| WORK REQUIRED |
Could you print exactly the lines of the listing below, starting at the line that has "min | rst_n | dreg[0]$_DFFE_PN0P_ | 2" and ending at the line that has "min in group", and only those lines?

| MATERIAL PROVIDED |
- Opening Delimiter -

### config.mk
export PLATFORM = sky130hd
export DESIGN_NAME = stream_demux_1ton
export DESIGN_NICKNAME = d
export VERILOG_FILES = /design/src/rtl/stream_demux_1ton.sv
export SDC_FILE = /design/constraint.sdc
export NUM_CORES = 1
export LEC_CHECK = 0
export CORE_MARGIN = 2
export CORE_UTILIZATION = 28
export CTS_CLUSTER_SIZE = 40
export DETAILED_ROUTE_END_ITERATION = 16
export GPL_ROUTABILITY_DRIVEN = 0
export PLACE_DENSITY = 0.78
export SLEW_MARGIN = 40
export SYNTH_ARGS = -nofsm -noshare
export SYNTH_HDL_FRONTEND = slang
export SYNTH_SLANG_ARGS = --single-unit
### constraint.sdc
create_clock -name clk -period 1.8 [get_ports clk]
set_input_delay 0.36 -clock clk [delete_from_list [all_inputs] [get_ports clk]]
set_output_delay 0.36 -clock clk [all_outputs]
set_load 0.1 [all_outputs]
### src/rtl/stream_demux_1ton.sv
// stream_demux_1ton: registered 1-to-N stream demultiplexer.
// One holding register (full/dst/dreg/lreg) sits between the producer and
// the N consumers. The destination is captured on the first beat of a packet
// and held until the last beat is accepted; packets addressed to a channel
// that does not exist are swallowed and counted in drop_cnt.
//
// Handshake: a beat moves across an interface in any cycle where valid and
// ready are both high on the rising edge. in_ready never depends on
// in_valid, in_data or in_last; a presented out_valid/out_data/out_last stays
// stable until its ready is seen.
module stream_demux_1ton #(
    parameter int WIDTH = 8,
    parameter int N     = 8,
    parameter int SELW  = $clog2(N)
) (
    input  logic                 clk,
    input  logic                 rst_n,
    input  logic                 in_valid,
    output logic                 in_ready,
    input  logic [WIDTH-1:0]     in_data,
    input  logic [SELW-1:0]      in_sel,
    input  logic                 in_last,
    output logic [N-1:0]         out_valid,
    input  logic [N-1:0]         out_ready,
    output logic [N*WIDTH-1:0]   out_data,
    output logic [N-1:0]         out_last,
    output logic [15:0]          drop_cnt,
    output logic [1:0]           state_dbg
);

    typedef enum logic [1:0] {
        IDLE = 2'd0,
        PKT  = 2'd1,
        DROP = 2'd2
    } state_t;

    // One extra bit so N itself (e.g. 256 with SELW=8) is representable.
    localparam logic [SELW:0] N_L = (SELW+1)'(N);

    state_t            state;
    logic              full;
    logic [SELW-1:0]   dst;
    logic [WIDTH-1:0]  dreg;
    logic              lreg;

    logic sel_bad;
    logic drain;
    logic accept;
    logic load;

    // Ready/accept decode: an invalid select on a packet start, or any beat
    // of a dropped packet, is consumed without touching the holding register.
    always_comb begin
        sel_bad  = (state == IDLE) && ({1'b0, in_sel} >= N_L);
        drain    = full && out_ready[dst];
        in_ready = (state == DROP) || sel_bad || !full || drain;
        accept   = in_valid && in_ready;
        load     = accept && (state != DROP) && !sel_bad;
    end

    // Packet FSM, holding register and drop counter.
    always_ff @(posedge clk or negedge rst_n) begin
        if (!rst_n) begin
            state    <= IDLE;
            full     <= 1'b0;
            dst      <= '0;
            dreg     <= '0;
            lreg     <= 1'b0;
            drop_cnt <= '0;
        end else begin
            // A load in the same cycle as a drain keeps full set and
            // overwrites the register (dst included) with the new beat.
            if (load) begin
                full <= 1'b1;
                dreg <= in_data;
                lreg <= in_last;
                if (state == IDLE) begin
                    dst <= in_sel;
                end
            end else if (drain) begin
                full <= 1'b0;
            end

            if (accept) begin
                case (state)
                    IDLE: begin
                        if (sel_bad) begin
                            if (drop_cnt != 16'hFFFF) begin
                                drop_cnt <= drop_cnt + 16'd1;
                            end
                            state <= in_last ? IDLE : DROP;
                        end else begin
                            state <= in_last ? IDLE : PKT;
                        end
                    end
                    PKT: begin
                        if (in_last) begin
                            state <= IDLE;
                        end
                    end
                    DROP: begin
                        if (in_last) begin
                            state <= IDLE;
                        end
                    end
                    default: state <= IDLE;
                endcase
            end
        end
    end

    // Fan the holding register out to the selected channel; others read 0.
    always_comb begin
        out_valid = '0;
        out_last  = '0;
        out_data  = '0;
        for (int i = 0; i < N; i++) begin
            if (full && (dst == SELW'(i))) begin
                out_valid[i]              = 1'b1;
                out_last[i]               = lreg;
                out_data[i*WIDTH +: WIDTH] = dreg;
            end
        end
    end

    assign state_dbg = state;

endmodule

==> results.json <==
{
  "outcome": "finished with violations",
  "violations": "negative setup slack",
  "layout_setup_ws_ns": -0.2357,
  "finalNetCount": 316,
  "synth_compound_area_frac": 0.03839,
  "fmax_mhz": 491.2,
  "die_w_microns": 72.24,
  "antenna_found_initial": 0,
  "drt_iter0_drc": 59,
  "ant_nets": 0,
  "num_io_pins": 122,
  "grt_max_degree": 15,
  "start_kind": "register",
  "synth_xor_xnor_area_share": 0,
  "rows": 24,
  "drive_gt1_frac": 0.8014,
  "hold_class": "in2async",
  "synth.cell_area_sq_um": 1304,
  "cts_buffers": 3,
  "synth-seq-area-share": 0.2687,
  "globalRouteOverflowTotal": 0,
  "slowest_stage": "dfrtp_2",
  "die_area_sq_um": 5218,
  "critPathKind": "reg2out",
  "grt_usage": 0.2794,
  "ys_types": 20,
  "syn_inst": 150,
  "reg2reg_slack_ns": -0.11,
  "core-area_sq_um": 4414,
  "setup_violations": 92,
  "grt_pass1_wl_microns": 10830,
  "port_buffers": 104,
  "synth_top_family_by_area": "simple AND/OR/NAND/NOR gates",
  "root_buffer": "clkbuf_8",
  "area_delta_synth_final_pct": 202.5,
  "fin_util": 0.8934,
  "die_h_microns": 72.24,
  "postCtsHoldBufs": 0,
  "synth.area.mux_share": 0.1344,
  "rsz0062_at_grt": "true",
  "via_count": 1706,
  "num_antenna_cells": 0,
  "cp.arrival_ns": 1.68,
  "ys_top_cells_by_area": "and2_1 (35%), dfrtp_1 (27%), buf_4 (10%)",
  "skew_ns": 0.005246,
  "dp_hpwl_microns": 4694,
  "clock-sinks": 14,
  "start_util": 0.2954,
  "ys_ff_latch": 14,
  "cap_violations": 0,
  "end_kind": "primary output",
  "max-clock-path-buffers": 2,
  "hold_viol": 0,
  "synthAdderAreaFrac": 0,
  "fin_crit_sh": 1.131,
  "yosys_warnings": 0,
  "firstDrtPassIters": 4,
  "drt-total-wl_microns": 7440,
  "critPathMaxFanout": 4,
  "slew_violations": 0,
  "drc": 0,
  "synth_simple_gate_area_frac": 0.4443,
  "netlist.area_leader.share": 0.3455,
  "clkTransAtPathRegs_ns": 0.06,
  "syn_area_per_cell_sq_um": 8.692,
  "grt_pass1_vias": 1734,
  "required_ns": 1.44,
  "layout_min_cycle_time_ns": 2.036,
  "n_fill_cell": 168,
  "drt-wirelength-per-cell_microns": 21.63,
  "cts_max_level": 1,
  "synth.largest_area_cell": "and2_1",
  "drt-vias-per-instance": 4.959,
  "path_cells": "buf_4 -> nor3b_1 -> a32o_2 -> nor2_4 -> buf_12",
  "clk_latency_ns": 0.25,
  "critPathMaxStageDelay_ns": 0.44,
  "cts_tree": "yes"
}
-- layout by cell type (no fill, tap or decap), drive strengths merged --
master	Yosys	routed
a31oi	2	2
a32o	2	2
a32oi	2	2
and2	72	72
and3	1	1
buf	20	115
clkbuf	0	4
clkdlybuf4s50	0	22
conb	1	17
dfrtp	14	14
mux2	12	12
mux2i	4	4
nand2	2	2
nand2b	3	3
nand3	1	1
nor2	7	12
nor2b	2	2
nor3	2	2
nor3b	1	1
nor4b	1	1
or3	1	1
-- synthesized netlist by cell type, drive strengths merged --
library cell and instances:
mux2i 4, nor3 2, a31oi 2, buf 20, and2 72, conb 1
dfrtp 14, and3 1, nor2b 2, nor4b 1, or3 1, nand3 1
a32oi 2, nand2b 3, a32o 2, nor2 7, nor3b 1, mux2 12
nand2 2
-- state kept, by name (all words and copies together), names as in the netlist --
name       count
dst            3
dreg           8
full           1
state_dbg      1
lreg           1
-- layout make-up --
class,count,area (sq um),share of cell area
clock buffer,4,55.05,0.01396
multi-input combinational,137,1264,0.3204
sequential,14,355.3,0.09010
tap,52,65.06,0.01650
timing repair buffer,137,2205,0.5590
-- timing repair --
item                                    4_1_cts  5_1_grt
endpoints found under the setup margin       93       93
pin swaps                                    14        5
buffers inserted                             14        4
gates resized for setup                      26        9
gates cloned                                  5        1
hold endpoints to repair                      0        0
-- critical path: cells and delay by family, from the launching register on --
kind                   cells  cell delay, ns
AO/OA/AOI/OAI              1            0.28
buffers and inverters      2            0.32
flip-flops                 1            0.44
AND/OR/NAND/NOR            2            0.37
-- cells by family (layout without fill, tap and decap cells) --
| group | Yosys count | in the layout |
|---|---|---|
| AO/OA/AOI/OAI | 6 | 6 |
| buffers and inverters | 20 | 141 |
| flip-flops | 14 | 14 |
| multiplexers | 16 | 16 |
| other | 1 | 17 |
| AND/OR/NAND/NOR | 93 | 98 |
-- layer usage --
metal  routed length (microns)  track usage  part of all wire
met5                         0            0                 0
met1                      2654       0.3175              0.36
met3                       409      0.03056             0.055
met2                      4090       0.5158              0.55
met4                       286       0.1342             0.038
-- per-stage QoR --
step	instances	cell area [sq um]	TNS (ns)	hold WS [ns]	setup slack (ns)
3_5_place_dp	318	3575	-3.887	0.6810	-0.3176
6_report	344	3944	-10.84	0.4148	-0.2357
5_1_grt	344	3944	-14.80	0.4490	-0.3032
2_1_floorplan	166	1660	-25.53	0.06441	-0.6829
3_3_place_gp	318	3575	-2.984	0.6801	-0.2721
4_1_cts	341	3914	-8.721	0.4222	-0.1593
-- path summary, 6_finish.rpt --
kind | start | to | cells past startpoint
max | dst[1]$_DFFE_PN0P_ | in_ready | 5
min | rst_n | dreg[0]$_DFFE_PN0P_ | 2
max reg2reg | dst[0]$_DFFE_PN0P_ | dst[2]$_DFFE_PN0P_ | 5
min reg2reg | dst[0]$_DFFE_PN0P_ | dst[0]$_DFFE_PN0P_ | 2
max in group asynchronous | rst_n | full$_DFFE_PN0P_ | 2
min in group clk | dst[0]$_DFFE_PN0P_ | dst[0]$_DFFE_PN0P_ | 2
Power is not shown: default switching activity piles up to over one toggle a cycle in this logic, so the estimate is an artifact.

- Closing Delimiter -

| ANSWER TO THE PROBLEM |
min | rst_n | dreg[0]$_DFFE_PN0P_ | 2
max reg2reg | dst[0]$_DFFE_PN0P_ | dst[2]$_DFFE_PN0P_ | 5
min reg2reg | dst[0]$_DFFE_PN0P_ | dst[0]$_DFFE_PN0P_ | 2
max in group asynchronous | rst_n | full$_DFFE_PN0P_ | 2
min in group clk | dst[0]$_DFFE_PN0P_ | dst[0]$_DFFE_PN0P_ | 2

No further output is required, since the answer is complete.